Каждой организации необходим человек для выполнения работы, которую никто не хочет делать или которую, по негласному мнению, не нужно делать. Ринсвинд в настоящее время занимал девятнадцать таких должностей, включая ответственного за нормы гигиены и технику безопасности.
А будучи профессором жестокой и необычной географии, он отвечал за Глобус, который лежал на его столе в темном коридоре подземелья, в последнее время ставшем рабочим местом Ринсвинда. Работа его преимущественно состояла в ожидании, пока кто-то принесет ему какой-нибудь образец жестокой и необычной географии.
– Вопрос первый, – сказал Чудакулли, когда члены старшего преподавательского состава быстро шагали по влажным плитам. – Почему ты работаешь здесь? Что случилось с твоим кабинетом?
– Там слишком жарко, – ответил Ринсвинд.
– Но ты же все время жаловался, что тебе холодно!
– Да, сэр. Зимой так и есть. На стенах образуется лед, сэр.
– Ты же получаешь достаточно угля, разве нет?
– Более чем, сэр. По ведерку за каждую должность в день – согласно традиции. И в этом, собственно, проблема. Я не могу вразумить разносчиков. Они могут приносить либо все ведерца, либо ни одного. Поэтому чтобы оставаться в тепле зимой, мне приходится топить все лето, и от этого там так жарко, что невозможно работать… Не открывайте, сэр!
Чудакулли, едва приоткрыв дверь, сразу же захлопнул ее обратно и вытер лицо платком.
– Очень уютно, – сказал он, жмурясь от пота, заливавшего глаза. Затем он повернулся к маленькому шару, лежавшему на столе перед ним.
Диаметром он был около фута – по крайней мере, так казалось снаружи. Изнутри он был бесконечен; большинству волшебников осознание подобных фактов давалось без труда. Он содержал всё – при заданном значении «содержания всего», но по умолчанию фокусировался на крошечной частичке всего содержащегося, небольшой планете, которую в настоящий момент покрывал лед.

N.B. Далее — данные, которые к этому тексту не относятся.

**config.mk**
```make
export PLATFORM = sky130hd
export DESIGN_NAME = serial_parity_rx
export DESIGN_NICKNAME = d
export VERILOG_FILES = /design/src/rtl/serial_rx_pkg.sv /design/src/rtl/parity_tree.sv /design/src/rtl/serial_parity_rx.sv
export SDC_FILE = /design/constraint.sdc
export NUM_CORES = 1
export LEC_CHECK = 0
export BUFFER_PORTS_ARGS = -buffer_cell sky130_fd_sc_hd__buf_2
export CORE_MARGIN = 1
export CORE_UTILIZATION = 58
export CTS_BUF_LIST = sky130_fd_sc_hd__clkbuf_16
export CTS_CLUSTER_SIZE = 30
export DETAILED_ROUTE_END_ITERATION = 16
export GPL_TIMING_DRIVEN = 0
export PLACE_DENSITY = 0.88
export RECOVER_POWER = 50
export SYNTH_ARGS = -nofsm -noshare
export SYNTH_HDL_FRONTEND = slang
export SYNTH_SLANG_ARGS = --single-unit
```
**constraint.sdc**
```tcl
create_clock -name clk -period 2.2 [get_ports clk]
set_input_delay 0.11 -clock clk [delete_from_list [all_inputs] [get_ports clk]]
set_output_delay 0.11 -clock clk [all_outputs]
set_load 0.01 [all_outputs]
```
**src/rtl/serial_rx_pkg.sv**
```systemverilog
// Shared types and constants for the serial parity receiver and its transmitter peer.
package serial_rx_pkg;

    typedef enum logic [1:0] {
        ST_IDLE   = 2'd0,
        ST_DATA   = 2'd1,
        ST_PARITY = 2'd2,
        ST_STOP   = 2'd3
    } rx_state_t;

    localparam logic       START_BIT   = 1'b0;
    localparam logic       STOP_BIT    = 1'b1;
    localparam logic [7:0] ERR_CNT_MAX = 8'hFF;

    // 2-input XOR gate cell; parity trees are composed only from this.
    function automatic logic xor2(input logic a, input logic b);
        return a ^ b;
    endfunction

endpackage

```
**src/rtl/parity_tree.sv**
```systemverilog
// Balanced XOR reduction of W bits built from the xor2 cell; shared by the
// receiver and the transmitter.
module parity_tree #(
    parameter int W = 9
) (
    input  logic [W-1:0] i_bits,
    output logic         o_par
);
    import serial_rx_pkg::*;

    localparam int NODES = 2 * W - 1;

    logic [NODES-1:0] w_node;

    // Heap-ordered tree: leaves occupy the top W slots, node k combines 2k+1 and 2k+2.
    always_comb begin
        w_node = {NODES{1'b0}};
        for (int i = 0; i < W; i++) begin
            w_node[W - 1 + i] = i_bits[i];
        end
        for (int k = W - 2; k >= 0; k--) begin
            w_node[k] = xor2(w_node[2 * k + 1], w_node[2 * k + 2]);
        end
        o_par = w_node[0];
    end

endmodule

```
**src/rtl/serial_parity_rx.sv**
```systemverilog
// Serial frame receiver: start + DATA_W data bits (LSB first) + parity + stop,
// delivered over valid/ready. Define RX_ERR_CNT_EN to add the err_cnt output.
module serial_parity_rx
    import serial_rx_pkg::*;
#(
    parameter int DATA_W  = 8,
    parameter bit ODD_PAR = 1'b0
) (
    input  logic              clk,
    input  logic              reset,
    input  logic              bit_en,
    input  logic              serial_in,
    output logic [DATA_W-1:0] rx_data,
    output logic              rx_valid,
    input  logic              rx_ready,
    output logic              parity_err,
    output logic              frame_err,
    output logic              overrun
`ifdef RX_ERR_CNT_EN
    ,
    output logic [7:0]        err_cnt
`endif
);

    localparam int              CNT_W    = $clog2(DATA_W);
    localparam logic [CNT_W-1:0] CNT_LAST = CNT_W'(DATA_W - 1);

    rx_state_t         r_state;
    rx_state_t         w_state_nxt;
    logic [CNT_W-1:0]  r_cnt;
    logic [CNT_W-1:0]  w_cnt_nxt;
    logic [DATA_W-1:0] r_shift;
    logic [DATA_W-1:0] w_shift_nxt;
    logic              r_par;
    logic              w_par_nxt;
    logic              w_done;
    logic              w_par_calc;
    logic              w_perr;
    logic              w_ferr;
    logic              w_load;

    parity_tree #(
        .W (DATA_W + 1)
    ) u_parity_tree (
        .i_bits ({r_shift, r_par}),
        .o_par  (w_par_calc)
    );

    assign w_perr = w_par_calc ^ ODD_PAR;
    assign w_ferr = (serial_in != STOP_BIT);
    // A completed frame is taken unless a held word is still waiting to be accepted.
    assign w_load = w_done & (~rx_valid | rx_ready);

    // Frame sequencer state, bit counter and shift register.
    always_ff @(posedge clk or posedge reset) begin
        if (reset) begin
            r_state <= ST_IDLE;
            r_cnt   <= {CNT_W{1'b0}};
            r_shift <= {DATA_W{1'b0}};
            r_par   <= 1'b0;
        end else begin
            r_state <= w_state_nxt;
            r_cnt   <= w_cnt_nxt;
            r_shift <= w_shift_nxt;
            r_par   <= w_par_nxt;
        end
    end

    // Next-state logic; everything holds on cycles without a bit strobe.
    always_comb begin
        w_state_nxt = r_state;
        w_cnt_nxt   = r_cnt;
        w_shift_nxt = r_shift;
        w_par_nxt   = r_par;
        w_done      = 1'b0;
        if (bit_en) begin
            case (r_state)
                ST_IDLE: begin
                    if (serial_in == START_BIT) begin
                        w_state_nxt = ST_DATA;
                        w_cnt_nxt   = {CNT_W{1'b0}};
                    end else begin
                        w_state_nxt = ST_IDLE;
                    end
                end
                ST_DATA: begin
                    w_shift_nxt = {serial_in, r_shift[DATA_W-1:1]};
                    w_cnt_nxt   = r_cnt + CNT_W'(1);
                    if (r_cnt == CNT_LAST) begin
                        w_state_nxt = ST_PARITY;
                    end else begin
                        w_state_nxt = ST_DATA;
                    end
                end
                ST_PARITY: begin
                    w_par_nxt   = serial_in;
                    w_state_nxt = ST_STOP;
                end
                ST_STOP: begin
                    w_done      = 1'b1;
                    w_state_nxt = ST_IDLE;
                end
                default: begin
                    w_state_nxt = ST_IDLE;
                end
            endcase
        end else begin
            w_state_nxt = r_state;
        end
    end

    // Output word, status flags and the handshake.
    always_ff @(posedge clk or posedge reset) begin
        if (reset) begin
            rx_data    <= {DATA_W{1'b0}};
            rx_valid   <= 1'b0;
            parity_err <= 1'b0;
            frame_err  <= 1'b0;
            overrun    <= 1'b0;
        end else begin
            if (w_load) begin
                rx_data    <= r_shift;
                rx_valid   <= 1'b1;
                parity_err <= w_perr;
                frame_err  <= w_ferr;
            end else if (w_done) begin
                overrun    <= 1'b1;
            end else if (rx_valid && rx_ready) begin
                rx_valid   <= 1'b0;
            end
        end
    end

`ifdef RX_ERR_CNT_EN
    // Saturating count of delivered frames carrying an error flag.
    always_ff @(posedge clk or posedge reset) begin
        if (reset) begin
            err_cnt <= 8'd0;
        end else if (w_load && (w_perr || w_ferr) && (err_cnt != ERR_CNT_MAX)) begin
            err_cnt <= err_cnt + 8'd1;
        end
    end
`endif

endmodule

```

Думминг Тупс повернул омнископ, прикрепленный к основанию стеклянного купола, и принялся наблюдать за маленьким замерзшим миром.
– На экваторе одни руины, – доложил он. – Они так и не построили штуку, которая подняла их в небо и позволила покинуть планету. Должно быть, мы что-то упустили.
– Этого не может быть, мы же все уладили, – возразил Чудакулли. – Помните? Все люди убрались оттуда до того, как планета оледенела.
– Да, аркканцлер, – признал Тупс. – И в то же время нет.
– Если я попрошу тебя это объяснить, ты сможешь сделать это словами, которые я смогу понять? – сказал Чудакулли.
Некоторое время Думминг смотрел на стену, и его губы шевелились, будто он подбирал слова.
– Да, – наконец заключил он. – Мы изменили историю мира, направив его так, чтобы в будущем люди смогли покинуть планету до ее замерзания. Но, судя по всему, затем произошло нечто, изменившее его обратно.
– Опять? В последний раз это были эльфы!
– Я не думаю, что они попытались сделать это снова, сэр.
– Но мы же знаем, что люди спаслись до того, как все замерзло, – сказал профессор современного руносложения. Оглядев лица присутствовавших, он неуверенно добавил: – Или нет?
– Раньше мы так считали, – мрачно проговорил декан.
– В некотором роде да, сэр, – сказал Думминг. – Но вселенная Круглого мира несколько… неустойчива и изменчива. Даже несмотря на то, что мы можем видеть, что произойдет в будущем, прошлое может измениться так, что, с точки зрения обитателей Круглого мира, этого никогда не произойдет. Это как… взять последнюю страницу книги и вставить новую. Старую по-прежнему можно прочитать, но, с точки зрения персонажей, концовка изменилась… а может быть, и нет.
Чудакулли похлопал его по спине.
– Прекрасно, мистер Тупс! Вы даже ни разу не упомянули кванты, – похвалил он.
– Тем не менее у меня есть подозрение, что они тоже могут иметь к этому отношение, – вздохнул Думминг.